- RECORDS SHOWN:
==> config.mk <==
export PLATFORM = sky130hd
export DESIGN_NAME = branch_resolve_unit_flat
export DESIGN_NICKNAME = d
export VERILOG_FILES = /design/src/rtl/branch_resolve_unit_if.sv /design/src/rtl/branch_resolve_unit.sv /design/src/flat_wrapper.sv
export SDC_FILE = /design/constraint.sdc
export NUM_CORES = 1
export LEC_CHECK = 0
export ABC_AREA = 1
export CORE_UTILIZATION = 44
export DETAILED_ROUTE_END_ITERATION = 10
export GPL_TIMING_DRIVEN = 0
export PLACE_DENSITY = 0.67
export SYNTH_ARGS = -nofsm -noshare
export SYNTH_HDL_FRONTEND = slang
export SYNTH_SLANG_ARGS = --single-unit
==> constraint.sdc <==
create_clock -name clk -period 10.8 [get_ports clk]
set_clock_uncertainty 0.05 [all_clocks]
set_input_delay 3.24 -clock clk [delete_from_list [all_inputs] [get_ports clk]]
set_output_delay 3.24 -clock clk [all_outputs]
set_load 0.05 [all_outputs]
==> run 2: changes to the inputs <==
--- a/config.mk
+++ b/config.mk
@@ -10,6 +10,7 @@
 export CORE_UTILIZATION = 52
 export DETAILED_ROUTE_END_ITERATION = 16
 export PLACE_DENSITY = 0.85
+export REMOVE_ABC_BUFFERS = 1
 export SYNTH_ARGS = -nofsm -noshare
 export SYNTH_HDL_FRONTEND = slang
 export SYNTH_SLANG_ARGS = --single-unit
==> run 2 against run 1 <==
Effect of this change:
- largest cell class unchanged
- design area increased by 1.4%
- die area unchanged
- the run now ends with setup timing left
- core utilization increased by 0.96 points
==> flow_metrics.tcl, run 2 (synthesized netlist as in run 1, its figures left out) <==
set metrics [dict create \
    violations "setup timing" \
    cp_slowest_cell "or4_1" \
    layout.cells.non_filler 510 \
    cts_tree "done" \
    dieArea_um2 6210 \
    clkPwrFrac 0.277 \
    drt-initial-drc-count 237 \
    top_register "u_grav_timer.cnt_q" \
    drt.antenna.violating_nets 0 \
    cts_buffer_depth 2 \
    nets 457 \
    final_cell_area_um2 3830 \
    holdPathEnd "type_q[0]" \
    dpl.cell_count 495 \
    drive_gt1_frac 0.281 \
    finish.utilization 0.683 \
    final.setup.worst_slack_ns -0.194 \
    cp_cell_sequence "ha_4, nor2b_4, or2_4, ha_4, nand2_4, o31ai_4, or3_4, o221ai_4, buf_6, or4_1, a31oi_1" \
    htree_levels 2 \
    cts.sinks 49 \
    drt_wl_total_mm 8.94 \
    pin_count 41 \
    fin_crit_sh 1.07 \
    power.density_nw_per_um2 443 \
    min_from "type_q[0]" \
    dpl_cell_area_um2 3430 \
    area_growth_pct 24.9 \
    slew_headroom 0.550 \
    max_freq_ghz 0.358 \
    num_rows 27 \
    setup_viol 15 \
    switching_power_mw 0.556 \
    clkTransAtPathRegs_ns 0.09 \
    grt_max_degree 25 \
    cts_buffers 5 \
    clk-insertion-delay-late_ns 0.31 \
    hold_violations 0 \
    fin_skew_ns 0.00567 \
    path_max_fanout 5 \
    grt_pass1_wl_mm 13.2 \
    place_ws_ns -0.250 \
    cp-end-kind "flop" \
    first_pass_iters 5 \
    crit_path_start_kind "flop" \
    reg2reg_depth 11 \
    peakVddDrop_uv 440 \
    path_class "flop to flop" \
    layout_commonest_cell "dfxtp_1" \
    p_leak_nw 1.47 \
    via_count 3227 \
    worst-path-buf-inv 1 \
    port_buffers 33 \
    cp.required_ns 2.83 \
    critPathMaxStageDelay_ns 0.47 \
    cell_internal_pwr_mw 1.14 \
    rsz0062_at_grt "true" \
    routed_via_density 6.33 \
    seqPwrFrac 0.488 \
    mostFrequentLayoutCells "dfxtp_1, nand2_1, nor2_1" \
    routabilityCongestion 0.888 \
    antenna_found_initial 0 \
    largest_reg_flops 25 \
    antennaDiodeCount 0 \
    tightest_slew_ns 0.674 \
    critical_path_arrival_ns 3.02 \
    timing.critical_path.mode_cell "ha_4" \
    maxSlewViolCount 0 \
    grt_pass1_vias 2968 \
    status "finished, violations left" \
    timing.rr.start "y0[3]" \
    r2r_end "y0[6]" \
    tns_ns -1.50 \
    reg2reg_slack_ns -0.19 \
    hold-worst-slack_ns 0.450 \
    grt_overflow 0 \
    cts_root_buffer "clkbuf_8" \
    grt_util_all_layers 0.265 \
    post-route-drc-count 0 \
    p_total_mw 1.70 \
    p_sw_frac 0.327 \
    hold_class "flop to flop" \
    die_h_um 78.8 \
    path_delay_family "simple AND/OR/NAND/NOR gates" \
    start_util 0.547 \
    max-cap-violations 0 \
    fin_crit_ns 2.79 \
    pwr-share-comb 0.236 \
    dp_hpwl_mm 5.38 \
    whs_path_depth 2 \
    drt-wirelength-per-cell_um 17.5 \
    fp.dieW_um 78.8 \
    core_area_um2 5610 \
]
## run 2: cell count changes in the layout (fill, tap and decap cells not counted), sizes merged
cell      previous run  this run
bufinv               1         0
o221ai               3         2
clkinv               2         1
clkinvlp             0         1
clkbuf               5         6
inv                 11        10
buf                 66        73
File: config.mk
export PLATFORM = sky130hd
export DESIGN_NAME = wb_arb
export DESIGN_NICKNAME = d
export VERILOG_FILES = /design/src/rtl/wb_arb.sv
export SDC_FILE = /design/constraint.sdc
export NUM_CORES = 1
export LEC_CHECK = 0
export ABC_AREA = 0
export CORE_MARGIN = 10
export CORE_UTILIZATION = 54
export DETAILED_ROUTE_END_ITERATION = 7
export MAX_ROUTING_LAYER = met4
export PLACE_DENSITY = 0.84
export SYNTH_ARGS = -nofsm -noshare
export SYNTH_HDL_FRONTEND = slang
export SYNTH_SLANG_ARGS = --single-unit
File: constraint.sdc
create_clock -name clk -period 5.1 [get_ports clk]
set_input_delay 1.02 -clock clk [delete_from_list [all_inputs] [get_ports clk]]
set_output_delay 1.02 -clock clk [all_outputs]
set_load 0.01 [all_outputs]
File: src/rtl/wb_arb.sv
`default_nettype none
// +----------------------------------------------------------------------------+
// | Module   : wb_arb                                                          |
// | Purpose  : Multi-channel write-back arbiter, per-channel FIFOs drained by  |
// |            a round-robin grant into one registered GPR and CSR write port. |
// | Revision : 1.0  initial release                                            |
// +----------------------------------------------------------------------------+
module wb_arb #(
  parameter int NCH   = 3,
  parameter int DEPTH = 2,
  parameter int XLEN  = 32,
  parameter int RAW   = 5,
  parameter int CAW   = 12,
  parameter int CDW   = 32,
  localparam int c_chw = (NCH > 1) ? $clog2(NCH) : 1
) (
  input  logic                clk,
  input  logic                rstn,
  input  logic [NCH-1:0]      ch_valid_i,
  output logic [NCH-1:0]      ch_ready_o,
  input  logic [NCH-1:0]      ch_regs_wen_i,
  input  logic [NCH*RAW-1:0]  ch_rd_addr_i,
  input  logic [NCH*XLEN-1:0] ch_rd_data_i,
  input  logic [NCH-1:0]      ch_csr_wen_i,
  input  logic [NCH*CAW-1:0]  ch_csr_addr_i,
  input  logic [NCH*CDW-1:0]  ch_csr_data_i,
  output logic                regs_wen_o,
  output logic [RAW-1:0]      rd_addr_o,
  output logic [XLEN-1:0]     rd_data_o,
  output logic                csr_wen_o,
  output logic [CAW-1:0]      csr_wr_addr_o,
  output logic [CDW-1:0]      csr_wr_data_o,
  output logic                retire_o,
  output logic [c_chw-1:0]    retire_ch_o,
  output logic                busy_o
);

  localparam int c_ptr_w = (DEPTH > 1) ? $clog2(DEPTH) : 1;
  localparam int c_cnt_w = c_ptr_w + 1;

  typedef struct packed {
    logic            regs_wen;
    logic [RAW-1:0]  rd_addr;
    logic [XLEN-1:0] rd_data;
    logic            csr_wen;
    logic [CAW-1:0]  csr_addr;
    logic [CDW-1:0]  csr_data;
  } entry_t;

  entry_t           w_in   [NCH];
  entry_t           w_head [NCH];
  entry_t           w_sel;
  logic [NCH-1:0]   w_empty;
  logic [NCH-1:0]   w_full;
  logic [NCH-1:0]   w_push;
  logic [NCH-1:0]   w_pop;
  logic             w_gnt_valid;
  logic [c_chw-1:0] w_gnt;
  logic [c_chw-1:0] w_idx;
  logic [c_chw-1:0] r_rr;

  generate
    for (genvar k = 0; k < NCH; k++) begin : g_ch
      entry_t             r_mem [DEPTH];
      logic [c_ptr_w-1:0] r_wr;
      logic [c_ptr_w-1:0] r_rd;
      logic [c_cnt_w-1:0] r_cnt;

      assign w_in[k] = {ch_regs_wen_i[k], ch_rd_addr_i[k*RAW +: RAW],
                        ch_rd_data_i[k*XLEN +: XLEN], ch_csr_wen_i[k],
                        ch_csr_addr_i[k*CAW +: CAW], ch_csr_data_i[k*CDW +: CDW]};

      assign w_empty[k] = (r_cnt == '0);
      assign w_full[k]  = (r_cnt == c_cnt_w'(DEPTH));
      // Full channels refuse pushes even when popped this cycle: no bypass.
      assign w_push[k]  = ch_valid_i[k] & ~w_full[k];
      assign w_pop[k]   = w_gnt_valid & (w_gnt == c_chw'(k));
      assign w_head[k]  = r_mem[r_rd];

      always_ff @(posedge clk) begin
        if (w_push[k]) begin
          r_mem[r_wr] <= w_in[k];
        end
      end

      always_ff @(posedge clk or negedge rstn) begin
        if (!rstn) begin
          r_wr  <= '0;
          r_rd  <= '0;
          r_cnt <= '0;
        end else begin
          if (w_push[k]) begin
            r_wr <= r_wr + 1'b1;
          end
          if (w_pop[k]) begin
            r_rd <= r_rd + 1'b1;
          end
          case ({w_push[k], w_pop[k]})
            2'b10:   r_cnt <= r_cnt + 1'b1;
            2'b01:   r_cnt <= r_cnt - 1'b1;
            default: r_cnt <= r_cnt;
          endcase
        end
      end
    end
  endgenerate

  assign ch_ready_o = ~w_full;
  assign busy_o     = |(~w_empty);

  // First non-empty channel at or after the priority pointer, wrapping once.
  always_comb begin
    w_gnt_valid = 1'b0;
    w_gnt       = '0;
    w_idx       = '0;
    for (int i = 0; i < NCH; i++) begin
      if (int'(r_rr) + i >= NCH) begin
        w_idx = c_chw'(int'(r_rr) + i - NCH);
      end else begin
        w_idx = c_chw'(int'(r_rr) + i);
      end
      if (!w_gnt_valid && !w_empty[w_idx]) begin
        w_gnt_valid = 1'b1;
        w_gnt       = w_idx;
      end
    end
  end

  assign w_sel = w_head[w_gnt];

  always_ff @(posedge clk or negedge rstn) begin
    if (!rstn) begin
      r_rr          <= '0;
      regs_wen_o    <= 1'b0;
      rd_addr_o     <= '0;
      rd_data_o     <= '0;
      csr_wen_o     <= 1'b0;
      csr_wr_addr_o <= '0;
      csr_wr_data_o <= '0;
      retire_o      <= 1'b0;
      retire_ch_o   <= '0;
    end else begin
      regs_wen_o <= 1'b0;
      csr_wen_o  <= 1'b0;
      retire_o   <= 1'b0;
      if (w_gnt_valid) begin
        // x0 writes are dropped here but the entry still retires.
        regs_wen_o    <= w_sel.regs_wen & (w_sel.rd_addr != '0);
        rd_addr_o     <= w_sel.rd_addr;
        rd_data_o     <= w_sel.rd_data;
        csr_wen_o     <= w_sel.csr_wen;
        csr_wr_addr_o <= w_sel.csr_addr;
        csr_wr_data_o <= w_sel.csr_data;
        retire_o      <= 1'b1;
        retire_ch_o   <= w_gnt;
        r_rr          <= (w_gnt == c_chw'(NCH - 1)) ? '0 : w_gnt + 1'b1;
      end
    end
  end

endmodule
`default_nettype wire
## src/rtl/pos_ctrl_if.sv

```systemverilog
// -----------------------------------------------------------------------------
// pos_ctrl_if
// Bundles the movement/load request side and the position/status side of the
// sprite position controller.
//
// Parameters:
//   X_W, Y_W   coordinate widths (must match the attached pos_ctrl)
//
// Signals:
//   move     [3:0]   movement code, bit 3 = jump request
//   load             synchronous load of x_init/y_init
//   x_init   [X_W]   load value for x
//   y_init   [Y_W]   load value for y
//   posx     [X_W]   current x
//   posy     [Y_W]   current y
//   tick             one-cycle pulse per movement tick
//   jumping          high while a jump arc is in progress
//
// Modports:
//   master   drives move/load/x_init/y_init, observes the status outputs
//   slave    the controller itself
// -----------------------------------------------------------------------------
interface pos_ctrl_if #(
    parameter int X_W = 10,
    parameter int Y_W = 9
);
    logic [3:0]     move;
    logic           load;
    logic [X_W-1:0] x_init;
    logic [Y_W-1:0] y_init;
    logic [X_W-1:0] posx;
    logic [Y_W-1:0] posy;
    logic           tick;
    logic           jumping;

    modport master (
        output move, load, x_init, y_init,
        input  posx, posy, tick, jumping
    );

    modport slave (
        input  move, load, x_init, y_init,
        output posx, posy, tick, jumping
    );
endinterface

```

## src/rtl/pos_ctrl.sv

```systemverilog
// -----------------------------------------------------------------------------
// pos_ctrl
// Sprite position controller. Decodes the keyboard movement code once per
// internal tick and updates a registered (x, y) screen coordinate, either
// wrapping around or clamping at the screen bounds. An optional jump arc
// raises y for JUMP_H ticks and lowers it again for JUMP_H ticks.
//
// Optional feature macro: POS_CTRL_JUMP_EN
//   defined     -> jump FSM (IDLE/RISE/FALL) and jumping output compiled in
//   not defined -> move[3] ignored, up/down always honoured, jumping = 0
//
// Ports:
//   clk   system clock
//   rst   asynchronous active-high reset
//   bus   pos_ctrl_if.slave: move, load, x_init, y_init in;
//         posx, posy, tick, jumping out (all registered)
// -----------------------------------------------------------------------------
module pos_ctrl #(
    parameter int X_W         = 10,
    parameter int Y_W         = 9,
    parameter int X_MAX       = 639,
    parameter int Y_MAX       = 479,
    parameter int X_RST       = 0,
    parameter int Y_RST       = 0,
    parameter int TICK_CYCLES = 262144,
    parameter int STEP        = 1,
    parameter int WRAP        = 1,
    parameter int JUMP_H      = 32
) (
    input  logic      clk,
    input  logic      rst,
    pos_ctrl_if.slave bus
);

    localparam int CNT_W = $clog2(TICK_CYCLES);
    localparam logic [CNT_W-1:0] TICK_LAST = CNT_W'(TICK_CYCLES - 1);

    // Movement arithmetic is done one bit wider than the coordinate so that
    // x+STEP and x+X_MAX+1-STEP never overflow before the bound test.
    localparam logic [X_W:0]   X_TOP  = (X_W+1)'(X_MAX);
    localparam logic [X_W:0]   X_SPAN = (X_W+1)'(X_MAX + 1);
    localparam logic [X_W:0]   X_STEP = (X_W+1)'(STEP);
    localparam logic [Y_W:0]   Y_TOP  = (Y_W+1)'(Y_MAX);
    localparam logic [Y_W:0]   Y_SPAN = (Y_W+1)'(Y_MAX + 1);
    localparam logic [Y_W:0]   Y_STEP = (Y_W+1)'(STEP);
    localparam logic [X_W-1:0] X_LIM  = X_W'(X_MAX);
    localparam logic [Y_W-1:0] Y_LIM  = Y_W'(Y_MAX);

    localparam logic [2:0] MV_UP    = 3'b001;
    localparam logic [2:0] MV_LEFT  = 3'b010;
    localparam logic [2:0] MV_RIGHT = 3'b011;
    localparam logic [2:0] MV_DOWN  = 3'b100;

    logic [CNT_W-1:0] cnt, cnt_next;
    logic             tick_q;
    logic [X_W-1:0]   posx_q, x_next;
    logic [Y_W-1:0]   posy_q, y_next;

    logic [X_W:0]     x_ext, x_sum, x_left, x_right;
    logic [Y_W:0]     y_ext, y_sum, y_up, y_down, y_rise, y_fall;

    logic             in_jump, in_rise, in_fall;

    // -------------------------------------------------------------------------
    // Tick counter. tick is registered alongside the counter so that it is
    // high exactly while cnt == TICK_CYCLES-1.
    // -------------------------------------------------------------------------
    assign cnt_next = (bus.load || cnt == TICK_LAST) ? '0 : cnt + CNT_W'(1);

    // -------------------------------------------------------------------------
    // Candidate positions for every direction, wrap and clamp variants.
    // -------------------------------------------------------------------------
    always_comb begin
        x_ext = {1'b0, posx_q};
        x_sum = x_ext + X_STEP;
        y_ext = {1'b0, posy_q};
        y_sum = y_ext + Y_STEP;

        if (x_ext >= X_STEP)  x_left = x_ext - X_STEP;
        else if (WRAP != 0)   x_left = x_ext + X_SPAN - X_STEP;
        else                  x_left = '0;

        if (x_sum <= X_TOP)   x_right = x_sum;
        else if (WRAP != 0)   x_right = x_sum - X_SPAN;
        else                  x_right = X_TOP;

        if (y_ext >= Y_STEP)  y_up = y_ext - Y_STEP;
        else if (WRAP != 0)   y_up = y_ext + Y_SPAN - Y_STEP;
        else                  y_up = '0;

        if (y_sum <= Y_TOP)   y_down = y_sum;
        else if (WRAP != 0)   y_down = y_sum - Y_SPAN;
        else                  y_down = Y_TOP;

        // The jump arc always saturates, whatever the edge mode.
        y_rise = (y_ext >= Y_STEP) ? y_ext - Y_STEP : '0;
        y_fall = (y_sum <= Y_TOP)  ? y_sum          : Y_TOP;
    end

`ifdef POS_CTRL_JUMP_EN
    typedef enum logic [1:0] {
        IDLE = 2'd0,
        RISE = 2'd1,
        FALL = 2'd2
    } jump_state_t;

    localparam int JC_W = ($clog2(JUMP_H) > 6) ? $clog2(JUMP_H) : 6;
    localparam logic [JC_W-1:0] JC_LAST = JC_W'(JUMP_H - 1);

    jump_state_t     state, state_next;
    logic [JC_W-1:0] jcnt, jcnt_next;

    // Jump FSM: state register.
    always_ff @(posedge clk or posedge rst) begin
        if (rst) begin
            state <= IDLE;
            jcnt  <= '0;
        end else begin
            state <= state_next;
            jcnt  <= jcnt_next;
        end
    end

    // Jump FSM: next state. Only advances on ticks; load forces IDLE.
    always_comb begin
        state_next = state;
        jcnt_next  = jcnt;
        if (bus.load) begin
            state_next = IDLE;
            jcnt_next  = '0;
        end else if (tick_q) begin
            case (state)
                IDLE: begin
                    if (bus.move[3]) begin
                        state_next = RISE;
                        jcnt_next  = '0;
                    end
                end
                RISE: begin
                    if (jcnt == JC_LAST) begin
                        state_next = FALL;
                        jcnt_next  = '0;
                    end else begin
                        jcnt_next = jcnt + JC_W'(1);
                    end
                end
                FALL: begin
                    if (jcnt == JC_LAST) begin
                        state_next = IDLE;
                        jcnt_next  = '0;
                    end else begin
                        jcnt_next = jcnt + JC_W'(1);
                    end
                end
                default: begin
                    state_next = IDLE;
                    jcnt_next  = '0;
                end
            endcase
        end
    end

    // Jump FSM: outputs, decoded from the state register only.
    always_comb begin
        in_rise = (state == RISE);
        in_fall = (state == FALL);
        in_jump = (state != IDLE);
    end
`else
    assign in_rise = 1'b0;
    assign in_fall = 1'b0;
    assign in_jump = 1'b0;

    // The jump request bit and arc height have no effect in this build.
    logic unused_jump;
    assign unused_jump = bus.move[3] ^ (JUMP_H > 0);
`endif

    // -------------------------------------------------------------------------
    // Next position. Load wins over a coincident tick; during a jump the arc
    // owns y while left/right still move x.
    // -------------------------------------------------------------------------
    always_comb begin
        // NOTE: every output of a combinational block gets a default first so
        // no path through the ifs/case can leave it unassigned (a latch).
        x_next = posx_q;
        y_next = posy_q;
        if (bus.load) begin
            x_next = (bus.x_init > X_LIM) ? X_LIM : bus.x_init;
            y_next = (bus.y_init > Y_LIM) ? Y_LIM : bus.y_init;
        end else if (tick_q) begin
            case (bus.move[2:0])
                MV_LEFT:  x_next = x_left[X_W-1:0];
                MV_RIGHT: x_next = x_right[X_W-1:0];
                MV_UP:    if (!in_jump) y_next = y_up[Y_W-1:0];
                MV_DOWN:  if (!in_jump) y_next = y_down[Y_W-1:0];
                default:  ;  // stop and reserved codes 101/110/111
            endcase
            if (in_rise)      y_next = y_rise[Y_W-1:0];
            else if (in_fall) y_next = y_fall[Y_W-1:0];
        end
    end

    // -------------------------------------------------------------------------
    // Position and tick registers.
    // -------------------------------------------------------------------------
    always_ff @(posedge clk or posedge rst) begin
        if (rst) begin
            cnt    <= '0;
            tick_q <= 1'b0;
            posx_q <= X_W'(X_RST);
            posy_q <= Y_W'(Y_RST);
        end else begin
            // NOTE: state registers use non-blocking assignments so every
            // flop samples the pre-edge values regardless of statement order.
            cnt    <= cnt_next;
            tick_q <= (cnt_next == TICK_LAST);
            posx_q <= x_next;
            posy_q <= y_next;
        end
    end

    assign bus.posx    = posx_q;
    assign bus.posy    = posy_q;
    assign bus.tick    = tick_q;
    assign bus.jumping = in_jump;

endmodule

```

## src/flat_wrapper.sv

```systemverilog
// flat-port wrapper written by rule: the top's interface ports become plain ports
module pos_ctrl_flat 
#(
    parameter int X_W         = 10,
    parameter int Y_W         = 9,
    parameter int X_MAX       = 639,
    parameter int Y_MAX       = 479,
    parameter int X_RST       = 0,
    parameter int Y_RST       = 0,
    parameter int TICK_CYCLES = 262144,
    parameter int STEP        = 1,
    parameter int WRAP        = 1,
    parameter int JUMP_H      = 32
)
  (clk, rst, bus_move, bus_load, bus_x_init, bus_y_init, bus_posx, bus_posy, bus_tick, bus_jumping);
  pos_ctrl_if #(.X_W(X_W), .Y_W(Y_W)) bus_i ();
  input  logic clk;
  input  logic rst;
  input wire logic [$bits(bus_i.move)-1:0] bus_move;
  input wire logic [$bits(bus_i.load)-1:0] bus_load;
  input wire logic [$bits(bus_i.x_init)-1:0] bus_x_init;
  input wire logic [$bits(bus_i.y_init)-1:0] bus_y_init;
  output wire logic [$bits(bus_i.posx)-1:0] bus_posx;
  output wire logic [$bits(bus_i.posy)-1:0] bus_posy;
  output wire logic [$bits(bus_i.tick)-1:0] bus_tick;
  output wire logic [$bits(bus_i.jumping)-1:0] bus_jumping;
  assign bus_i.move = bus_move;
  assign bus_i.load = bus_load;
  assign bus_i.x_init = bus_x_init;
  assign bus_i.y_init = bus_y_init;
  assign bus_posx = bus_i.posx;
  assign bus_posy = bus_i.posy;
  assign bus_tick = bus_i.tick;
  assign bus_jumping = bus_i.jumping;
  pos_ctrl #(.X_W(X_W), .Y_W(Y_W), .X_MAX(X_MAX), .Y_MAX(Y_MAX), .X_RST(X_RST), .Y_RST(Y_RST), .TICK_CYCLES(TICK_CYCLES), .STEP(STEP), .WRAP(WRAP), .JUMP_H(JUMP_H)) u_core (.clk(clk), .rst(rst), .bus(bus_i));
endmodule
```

- BRIEF: All lines in the listing above from the line containing "p_leak_nw 1.47 \" to the line containing "reg2reg_slack_ns -0.19 \", inclusive, should be retyped exactly; no other lines should appear.

- ANSWER FOR THIS EXERCISE:
    p_leak_nw 1.47 \
    via_count 3227 \
    worst-path-buf-inv 1 \
    port_buffers 33 \
    cp.required_ns 2.83 \
    critPathMaxStageDelay_ns 0.47 \
    cell_internal_pwr_mw 1.14 \
    rsz0062_at_grt "true" \
    routed_via_density 6.33 \
    seqPwrFrac 0.488 \
    mostFrequentLayoutCells "dfxtp_1, nand2_1, nor2_1" \
    routabilityCongestion 0.888 \
    antenna_found_initial 0 \
    largest_reg_flops 25 \
    antennaDiodeCount 0 \
    tightest_slew_ns 0.674 \
    critical_path_arrival_ns 3.02 \
    timing.critical_path.mode_cell "ha_4" \
    maxSlewViolCount 0 \
    grt_pass1_vias 2968 \
    status "finished, violations left" \
    timing.rr.start "y0[3]" \
    r2r_end "y0[6]" \
    tns_ns -1.50 \
    reg2reg_slack_ns -0.19 \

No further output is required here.